• TASK ITEM:
Scan the entries for the word "through", and copy every line where it appears.

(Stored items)
◇ ◇ ◇ ◇ ◇

Source: an optimization exercise on an open RTL-to-GDS flow (aim: small area and a short achievable clock period). Production flows keep margins and buffers that such runs may drop.
The RTL was checked by simulation tests, not by an equivalence proof against the original design.
Power is estimated from default activity; no workload was simulated.

## flow/config.mk

```make
export PLATFORM = sky130hd
export DESIGN_NAME = hybrid_pwm_sd_2ndorder
export DESIGN_NICKNAME = hybrid_pwm_sd_2ndorder
export VERILOG_FILES = /design/flow/design.v
export SDC_FILE = /design/flow/constraint.sdc
export NUM_CORES = 4
export LEC_CHECK = 0
export ABC_AREA = 1
export CAP_MARGIN = 20
export CORE_MARGIN = 2
export CORE_UTILIZATION = 40
export CTS_BUF_LIST = sky130_fd_sc_hd__clkbuf_8
export SLEW_MARGIN = 20
export SYNTH_HIERARCHICAL = 1
```

## flow/constraint.sdc

```tcl
create_clock -name core_clock -period 11.0 [get_ports {clk}]
set_input_delay 2.2000 -clock core_clock [delete_from_list [all_inputs] [get_ports {clk}]]
set_output_delay 2.2000 -clock core_clock [all_outputs]
set_load 0.01 [all_outputs]
```

## flow/design.v

```verilog
module hybrid_pwm_sd_2ndorder #(parameter signalwidth=16)
(
	input clk,
	input reset_n,
	input [signalwidth-1:0] d,
	output q
);
reg [4:0]  pc;        
reg        q_r;       
reg [22:0] w;         
reg [17:0] p;
reg [17:0] r;
reg        m;         
reg        c16_r;     
reg [15:0] dreg;      
reg [6:0]  th;        
reg [10:0] ep;        
reg        f31, f0, f1, f2, f3, f5, f7, f8;    
wire c16;
carry16 u_c16 (.a(p[15:0]), .b(d), .c(c16));
wire [17:0] b_oth = ({18{f2}} & {2'b0, dreg})
                  | ({18{f3 | f5}} & ({7'b0, ep} ^ {18{f3}}))
                  | ({18{f7}} & {2'b0, r[17:2]})
                  | ({18{f8}} & ~{2'b0, p[17:2]});
wire [7:0] wu;
wire [17:0] b_op = f31 ? ~{1'b0, wu, w[15:7]} : b_oth;
wire cin = f3 | f7 | (f31 & (q_r | ~&w[6:0])) | (f8 & ~|p[1:0]);
wire [17:0] sum;
wire [17:0] sa_p = p ^ b_op;
wire [17:0] sa_g = p & b_op;
wire sa_g1 = sa_g[0] | (sa_p[0] & cin);
wire sa_p1 = sa_p[0] & 1'b0;
wire sa_g2 = sa_g[2] | (sa_p[2] & sa_g[1]);
wire sa_p2 = sa_p[2] & sa_p[1];
wire sa_g3 = sa_g[4] | (sa_p[4] & sa_g[3]);
wire sa_p3 = sa_p[4] & sa_p[3];
wire sa_g4 = sa_g[6] | (sa_p[6] & sa_g[5]);
wire sa_p4 = sa_p[6] & sa_p[5];
wire sa_g5 = sa_g[8] | (sa_p[8] & sa_g[7]);
wire sa_p5 = sa_p[8] & sa_p[7];
wire sa_g6 = sa_g[10] | (sa_p[10] & sa_g[9]);
wire sa_p6 = sa_p[10] & sa_p[9];
wire sa_g7 = sa_g[12] | (sa_p[12] & sa_g[11]);
wire sa_p7 = sa_p[12] & sa_p[11];
wire sa_g8 = sa_g[14] | (sa_p[14] & sa_g[13]);
wire sa_p8 = sa_p[14] & sa_p[13];
wire sa_g9 = sa_g[16] | (sa_p[16] & sa_g[15]);
wire sa_p9 = sa_p[16] & sa_p[15];
wire sa_g10 = sa_g2 | (sa_p2 & sa_g1);
wire sa_p10 = sa_p2 & sa_p1;
wire sa_g11 = sa_g4 | (sa_p4 & sa_g3);
wire sa_p11 = sa_p4 & sa_p3;
wire sa_g12 = sa_g6 | (sa_p6 & sa_g5);
wire sa_p12 = sa_p6 & sa_p5;
wire sa_g13 = sa_g8 | (sa_p8 & sa_g7);
wire sa_p13 = sa_p8 & sa_p7;
wire sa_g14 = sa_g11 | (sa_p11 & sa_g10);
wire sa_p14 = sa_p11 & sa_p10;
wire sa_g15 = sa_g13 | (sa_p13 & sa_g12);
wire sa_p15 = sa_p13 & sa_p12;
wire sa_g16 = sa_g15 | (sa_p15 & sa_g14);
wire sa_p16 = sa_p15 & sa_p14;
wire sa_g17 = sa_g12 | (sa_p12 & sa_g14);
wire sa_p17 = sa_p12 & sa_p14;
wire sa_g18 = sa_g3 | (sa_p3 & sa_g10);
wire sa_p18 = sa_p3 & sa_p10;
wire sa_g19 = sa_g5 | (sa_p5 & sa_g14);
wire sa_p19 = sa_p5 & sa_p14;
wire sa_g20 = sa_g7 | (sa_p7 & sa_g17);
wire sa_p20 = sa_p7 & sa_p17;
wire sa_g21 = sa_g9 | (sa_p9 & sa_g16);
wire sa_p21 = sa_p9 & sa_p16;
wire sa_g22 = sa_g[1] | (sa_p[1] & sa_g1);
wire sa_p22 = sa_p[1] & sa_p1;
wire sa_g23 = sa_g[3] | (sa_p[3] & sa_g10);
wire sa_p23 = sa_p[3] & sa_p10;
wire sa_g24 = sa_g[5] | (sa_p[5] & sa_g18);
wire sa_p24 = sa_p[5] & sa_p18;
wire sa_g25 = sa_g[7] | (sa_p[7] & sa_g14);
wire sa_p25 = sa_p[7] & sa_p14;
wire sa_g26 = sa_g[9] | (sa_p[9] & sa_g19);
wire sa_p26 = sa_p[9] & sa_p19;
wire sa_g27 = sa_g[11] | (sa_p[11] & sa_g17);
wire sa_p27 = sa_p[11] & sa_p17;
wire sa_g28 = sa_g[13] | (sa_p[13] & sa_g20);
wire sa_p28 = sa_p[13] & sa_p20;
wire sa_g29 = sa_g[15] | (sa_p[15] & sa_g16);
wire sa_p29 = sa_p[15] & sa_p16;
wire sa_g30 = sa_g[17] | (sa_p[17] & sa_g21);
wire sa_p30 = sa_p[17] & sa_p21;
assign sum = sa_p ^ {sa_g21, sa_g29, sa_g16, sa_g28, sa_g20, sa_g27, sa_g17, sa_g26, sa_g19, sa_g25, sa_g14, sa_g24, sa_g18, sa_g23, sa_g10, sa_g22, sa_g1, cin};
wire [4:0] pc_next = pc + 5'd1;
wire m_new   = r[17] ^ (r[16] & c16_r);
wire m_eff   = f1 ? m_new : m;
wire q_gen   = th[6] ? m_eff : ({1'b0, pc_next} < th[5:0]);
wire q_last  = sum[17] ? m : (sum[16:11] != 6'd0);
wire q_oth   = f31 ? q_last : f0 ? (th[5:1] != 5'd0) : q_gen;
wire sel_m   = f0 & th[6];
wire q_c1    = sel_m ? (p[17] ^ p[16]) : q_oth;
wire q_c0    = sel_m ? p[17] : q_oth;
wire q_next;
mux2x u_qsel (.s(c16), .a1(q_c1), .a0(q_c0), .y(q_next));
wire [22:0] w_next;
assign wu = {1'b0, w[22:16]} + {7'b0, q_r};
wire [22:0] wb = {{7{~q_r | wu[7]}}, ~wu[6:0], ~w[15:7]};
wire wci = q_r ? (w[6:0] == 7'd0) : 1'b1;
wire [22:0] wa_p = w ^ wb;
wire [22:0] wa_g = w & wb;
wire wa_g1 = wa_g[0] | (wa_p[0] & wci);
wire wa_p1 = wa_p[0] & 1'b0;
wire wa_g2 = wa_g[2] | (wa_p[2] & wa_g[1]);
wire wa_p2 = wa_p[2] & wa_p[1];
wire wa_g3 = wa_g[4] | (wa_p[4] & wa_g[3]);
wire wa_p3 = wa_p[4] & wa_p[3];
wire wa_g4 = wa_g[6] | (wa_p[6] & wa_g[5]);
wire wa_p4 = wa_p[6] & wa_p[5];
wire wa_g5 = wa_g[8] | (wa_p[8] & wa_g[7]);
wire wa_p5 = wa_p[8] & wa_p[7];
wire wa_g6 = wa_g[10] | (wa_p[10] & wa_g[9]);
wire wa_p6 = wa_p[10] & wa_p[9];
wire wa_g7 = wa_g[12] | (wa_p[12] & wa_g[11]);
wire wa_p7 = wa_p[12] & wa_p[11];
wire wa_g8 = wa_g[14] | (wa_p[14] & wa_g[13]);
wire wa_p8 = wa_p[14] & wa_p[13];
wire wa_g9 = wa_g[16] | (wa_p[16] & wa_g[15]);
wire wa_p9 = wa_p[16] & wa_p[15];
wire wa_g10 = wa_g[18] | (wa_p[18] & wa_g[17]);
wire wa_p10 = wa_p[18] & wa_p[17];
wire wa_g11 = wa_g[20] | (wa_p[20] & wa_g[19]);
wire wa_p11 = wa_p[20] & wa_p[19];
wire wa_g12 = wa_g[22] | (wa_p[22] & wa_g[21]);
wire wa_p12 = wa_p[22] & wa_p[21];
wire wa_g13 = wa_g2 | (wa_p2 & wa_g1);
wire wa_p13 = wa_p2 & wa_p1;
wire wa_g14 = wa_g4 | (wa_p4 & wa_g3);
wire wa_p14 = wa_p4 & wa_p3;
wire wa_g15 = wa_g6 | (wa_p6 & wa_g5);
wire wa_p15 = wa_p6 & wa_p5;
wire wa_g16 = wa_g8 | (wa_p8 & wa_g7);
wire wa_p16 = wa_p8 & wa_p7;
wire wa_g17 = wa_g10 | (wa_p10 & wa_g9);
wire wa_p17 = wa_p10 & wa_p9;
wire wa_g18 = wa_g12 | (wa_p12 & wa_g11);
wire wa_p18 = wa_p12 & wa_p11;
wire wa_g19 = wa_g14 | (wa_p14 & wa_g13);
wire wa_p19 = wa_p14 & wa_p13;
wire wa_g20 = wa_g16 | (wa_p16 & wa_g15);
wire wa_p20 = wa_p16 & wa_p15;
wire wa_g21 = wa_g18 | (wa_p18 & wa_g17);
wire wa_p21 = wa_p18 & wa_p17;
wire wa_g22 = wa_g20 | (wa_p20 & wa_g19);
wire wa_p22 = wa_p20 & wa_p19;
wire wa_g23 = wa_g21 | (wa_p21 & wa_g22);
wire wa_p23 = wa_p21 & wa_p22;
wire wa_g24 = wa_g15 | (wa_p15 & wa_g19);
wire wa_p24 = wa_p15 & wa_p19;
wire wa_g25 = wa_g17 | (wa_p17 & wa_g22);
wire wa_p25 = wa_p17 & wa_p22;
wire wa_g26 = wa_g3 | (wa_p3 & wa_g13);
wire wa_p26 = wa_p3 & wa_p13;
wire wa_g27 = wa_g5 | (wa_p5 & wa_g19);
wire wa_p27 = wa_p5 & wa_p19;
wire wa_g28 = wa_g7 | (wa_p7 & wa_g24);
wire wa_p28 = wa_p7 & wa_p24;
wire wa_g29 = wa_g9 | (wa_p9 & wa_g22);
wire wa_p29 = wa_p9 & wa_p22;
wire wa_g30 = wa_g11 | (wa_p11 & wa_g25);
wire wa_p30 = wa_p11 & wa_p25;
wire wa_g31 = wa_g[1] | (wa_p[1] & wa_g1);
wire wa_p31 = wa_p[1] & wa_p1;
wire wa_g32 = wa_g[3] | (wa_p[3] & wa_g13);
wire wa_p32 = wa_p[3] & wa_p13;
wire wa_g33 = wa_g[5] | (wa_p[5] & wa_g26);
wire wa_p33 = wa_p[5] & wa_p26;
wire wa_g34 = wa_g[7] | (wa_p[7] & wa_g19);
wire wa_p34 = wa_p[7] & wa_p19;
wire wa_g35 = wa_g[9] | (wa_p[9] & wa_g27);
wire wa_p35 = wa_p[9] & wa_p27;
wire wa_g36 = wa_g[11] | (wa_p[11] & wa_g24);
wire wa_p36 = wa_p[11] & wa_p24;
wire wa_g37 = wa_g[13] | (wa_p[13] & wa_g28);
wire wa_p37 = wa_p[13] & wa_p28;
wire wa_g38 = wa_g[15] | (wa_p[15] & wa_g22);
wire wa_p38 = wa_p[15] & wa_p22;
wire wa_g39 = wa_g[17] | (wa_p[17] & wa_g29);
wire wa_p39 = wa_p[17] & wa_p29;
wire wa_g40 = wa_g[19] | (wa_p[19] & wa_g25);
wire wa_p40 = wa_p[19] & wa_p25;
wire wa_g41 = wa_g[21] | (wa_p[21] & wa_g30);
wire wa_p41 = wa_p[21] & wa_p30;
assign w_next = wa_p ^ {wa_g41, wa_g30, wa_g40, wa_g25, wa_g39, wa_g29, wa_g38, wa_g22, wa_g37, wa_g28, wa_g36, wa_g24, wa_g35, wa_g27, wa_g34, wa_g19, wa_g33, wa_g26, wa_g32, wa_g13, wa_g31, wa_g1, wci};
always @(posedge clk)
begin
	c16_r <= c16;
	if (f0)
		dreg <= d;
end
always @(posedge clk)
begin
	if (!reset_n) begin
		pc   <= 5'd30;
		q_r  <= 1'b0;
		w    <= 23'h7f0000;
		p    <= 18'h2fffd;
		r    <= 18'h18000;
		m    <= 1'b1;
		th   <= 7'd0;
		ep   <= 11'd0;
		{f31, f0, f1, f2, f3, f5, f7, f8} <= 8'b00000000;
	end else begin
		pc  <= pc_next;
		q_r <= q_next;
		w   <= w_next;
		p   <= r;
		r   <= sum;
		{f31, f0, f1, f2, f3, f5, f7, f8} <= {pc == 5'd30, f31, f0, f1, f2, pc == 5'd4, pc == 5'd6, f7};
		if (f1)
			m <= m_new;
		if (f31)
			th <= sum[17:11];
		if (f3)
			ep <= p[10:0];
	end
end
assign q = q_r;
endmodule
module carry16 (input [15:0] a, input [15:0] b, output c);
wire [15:0] g0 = a & b;
wire [15:0] p0 = a | b;
wire [7:0] g1, p1;
wire [3:0] g2, p2;
wire [1:0] g3, p3;
genvar i;
generate
	for (i = 0; i < 8; i = i + 1) begin : l1
		assign g1[i] = g0[2*i+1] | (p0[2*i+1] & g0[2*i]);
		assign p1[i] = p0[2*i+1] & p0[2*i];
	end
	for (i = 0; i < 4; i = i + 1) begin : l2
		assign g2[i] = g1[2*i+1] | (p1[2*i+1] & g1[2*i]);
		assign p2[i] = p1[2*i+1] & p1[2*i];
	end
	for (i = 0; i < 2; i = i + 1) begin : l3
		assign g3[i] = g2[2*i+1] | (p2[2*i+1] & g2[2*i]);
		assign p3[i] = p2[2*i+1] & p2[2*i];
	end
endgenerate
assign c = g3[1] | (p3[1] & g3[0]);
endmodule
module mux2x (input s, input a1, input a0, output y);
assign y = s ? a1 : a0;
endmodule
```

## flow/flow/run.sh

```bash
#!/bin/bash
# Standard ORFS layout (standard.sh) with three changes: timing repair is
# asked to leave extra setup margin so that the layout runs well faster than
# the clock, the ports get small buffers, and adders are left to ABC instead
# of being mapped to full/half-adder cells (registers are unchanged).
set -euo pipefail
bash standard.sh SETUP_SLACK_MARGIN=7.5 "BUFFER_PORTS_ARGS=-buffer_cell sky130_fd_sc_hd__buf_2" ADDER_MAP_FILE= finish > flow_make.log 2>&1
```

## flow/standard.sh

```bash
#!/bin/bash
# synth_recipe.tcl (not shown) runs the flow's synth.tcl, then flattens the netlist and writes it again
# the make line also repeats each setting of config.mk as NAME=value (left out here)
make -C /OpenROAD-flow-scripts/flow DESIGN_CONFIG=/design/flow/config.mk WORK_HOME=/design/flow/orfs CLKGATE_MAP_FILE= SYNTH_SCRIPT=/design/flow/synth_recipe.tcl "${@:-finish}"
```

==> results of run 1 <==
## repair_timing
item | 4_1_cts | 5_1_grt
gates resized for setup | 0 | 4
endpoints found under the setup margin | 0 | 15
endpoints found under the hold margin | 0 | 0
## final cells by class
class                           instances  area, sq um
Clock buffer                            9        123.9
Clock inverter                          7        98.84
Fill cell                            1673         8531
Inverter                              139        525.5
Multi-Input combinational cell        697         3294
Sequential cell                       109         2346
Tap cell                              211        264.0
Timing Repair Buffer                   23        131.4
## registers in the layout, summed over array words and instances, names as in the netlist
register / flops
w: 23
p: 18
r: 18
dreg: 16
ep: 11
th: 7
pc: 5
c16_r: 1
f0: 1
f1: 1
f2: 1
f3: 1
f31: 1
f5: 1
f7: 1
f8: 1
m: 1
q_r: 1
## power by group through the flow
| stage | Combinational, W | Sequential (W) | Clock, W |
|---|---|---|---|
| floorplan | 0.000508 | 0.000550 | 0 |
| global placement | 0.000612 | 0.000580 | 0 |
| detailed placement | 0.000617 | 0.000581 | 0 |
| CTS | 0.000620 | 0.000571 | 0.000285 |
| global route | 0.000730 | 0.000584 | 0.000297 |
| finish | 0.000621 | 0.000573 | 0.000274 |
## Yosys stat by module, one instance, submodules excluded
module	cells	copies in the design	cell area, sq um	flip-flops and latches
hybrid_pwm_sd_2ndorder	904	1	6035	109
carry16	61	1	270.3	0
mux2x	4	1	15.01	0
## cell usage after synthesis, types with 3 or more instances
library cell  number
a31oi_1            4
clkbuf_1          10
nand3_1           58
and3_1             3
nand2_1          301
a21oi_1           47
o21ai_0           36
buf_2              4
or2_2             17
o21ai_1            6
nand3_2           10
xor2_1             6
nand4_1           12
nand2_2           23
o21ai_2            4
inv_1            126
dfxtp_1           93
or2_1              3
edfxtp_1          16
o2111ai_1          5
nor2_1           109
nor2_2             3
buf_6              7
nor3_1            13
inv_2             10
o211ai_1           9
## per-stage QoR
stage          instance area (sq um)  total power [W]  instances  utilization, %
2_1_floorplan                   6320         0.001058        969               -
3_3_place_gp                    6554         0.001192       1179           42.79
3_5_place_dp                    6554         0.001197       1179           42.79
4_1_cts                         6777         0.001476       1195           44.25
5_1_grt                         6784         0.001611       1195           44.30
6_report                        6784         0.001468       1195           44.30
## how the worst max path moves through the flow
stage / startpoint / to
after floorplan: d[5] / q_r
after global placement: reset_n / m
after detailed placement: reset_n / m
after CTS: reset_n / m
after global routing: f3 / q_r
final: q_r / q
## logic make-up (layout without fill, tap and decap cells)
family,Yosys count,in the layout,share of synthesized area (%)
flops,109,109,37.06
simple gates,562,562,39.16
compound gates,126,126,11.60
xor+xnor,9,9,1.366
buf+inv,163,178,10.81
## routing by layer
metal  track usage (%)  vias up  share of wire (%)
met3             4.264       14                3.9
met1             25.93     2524                 51
met4             5.060        0                1.3
met5                 0        -                  0
met2             32.21       77                 44
li1                  -     3097                  -
==> notes.md, run 1 <==
Hold WS 433.1 ps; Gate power share 42.3%; CP Launch Type register; Core ar. 0.01531 sq mm; number of global-route vias before repair 5361; WHS Endpoint p[0]; top cells by area, synth dfxtp_1 29%, nand2_1 18%, edfxtp_1 7.6%; CP max stage delay 590 ps; Worst path top cell family by delay flip-flops; Crit Reg-Reg Endpoint q_r; number of synthesized flops with an enable pin 16; post-synth top area share 29.46%; htree depth 3; critical path depth in cells 1; largest net degree at the start of global routing 53; detailed placement HPWL 11.21 mm; Leakage 3.423 nW; initial antenna violation count 0; clock share of power 18.7%; CTS tree built; Die Ht 129.7 um; sequential-to-total area share from yosys stat 37.06%; Clk Latency, worst-skew pair 400 ps; DRT Wirelength 15.47 mm; Starting Density 41.27%; maximum vdd drop 0.09534 mV; TritonCTS Buffers 9; routed via count 5712; TritonRoute pass-1 iters 4; Period Utilization, post-route 30.98%; worst reg2reg startpoint f3; Min-Delay Path Depth 1; Wirelength per Cell 12.95 um; clock slew at reported path FFs 100 ps; Int Pwr 0.0008262 W; Yosys cell types 52; post-route ant nets 0; P_sw 0.0006416 W; root buffer cell clkbuf_8; # IOs 19; CP Capture Type primary output; hold_buf cts 0; maximum clock rate 0.2934 GHz; Ys Warns 7; CP cell instances buf_2; final count of negative-setup-slack endpoints 0; status complete, no violations; CP Data Required Time 8800 ps; nets 997; FF-to-FF setup slack 7930 ps; total die area 0.01682 sq mm; hold_sp r[0]; ys flop type dfxtp_1; Num Clock Sinks 109; fraction of registers with async set/reset 0%; share of cells above drive strength 1 11.99%; Overflow after GRT 0; Worst Max-Slew Pin Slew 468.8 ps; Tmin final 3408 ps; Hold Crit Class reg -> reg; Starting DRT DRC Count 348; most common cell after layout, fill and taps aside nand2_1; GR Util All Layers 19.49%; Arr. time, crit path 1210 ps; Slowest cell on crit path dfxtp_1; RSZ-0062 raised after global routing true; critical path buffer and inverter count 1; synthesized area per cell 6.522 sq um; syn_nets 987; Seq cells post-synth 109; Yosys top cell by area dfxtp_1; Post-CTS Setup Bufs 0; commonest non-fill, non-tap cells in the layout 301 x nand2_1, 127 x inv_1, 109 x nor2_1; area delta synth->final 7.345%; Final Max Tran Viols 0; Cell Rows 45; DP Worst Slack 7093 ps; cells after synthesis 969; Layout Skew 15.96 ps; Slew headroom 68.75%; chip width 129.7 um; critical path peak fanout 7; drt via density 4.780; critical path type reg -> out; # diodes 0; CTS max path bufs 2; final hold vios 0; sw frac 43.71%; residual DRC count 0; Final WS setup 7592 ps; first-pass GRT wire length 25.74 mm; P per Cell Area 216.4 mW/mm^2; gpl congestion 0.8181; synthesized cell area 0.006320 sq mm; PortBufs 18; max_cap viols 0; part of the power in registers 39.0%; setup_tns 0 ps; Reg2Reg Depth 29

◇ ◇ ◇ ◇ ◇

• SOLUTION FOR THIS PROBLEM:
## power by group through the flow
## how the worst max path moves through the flow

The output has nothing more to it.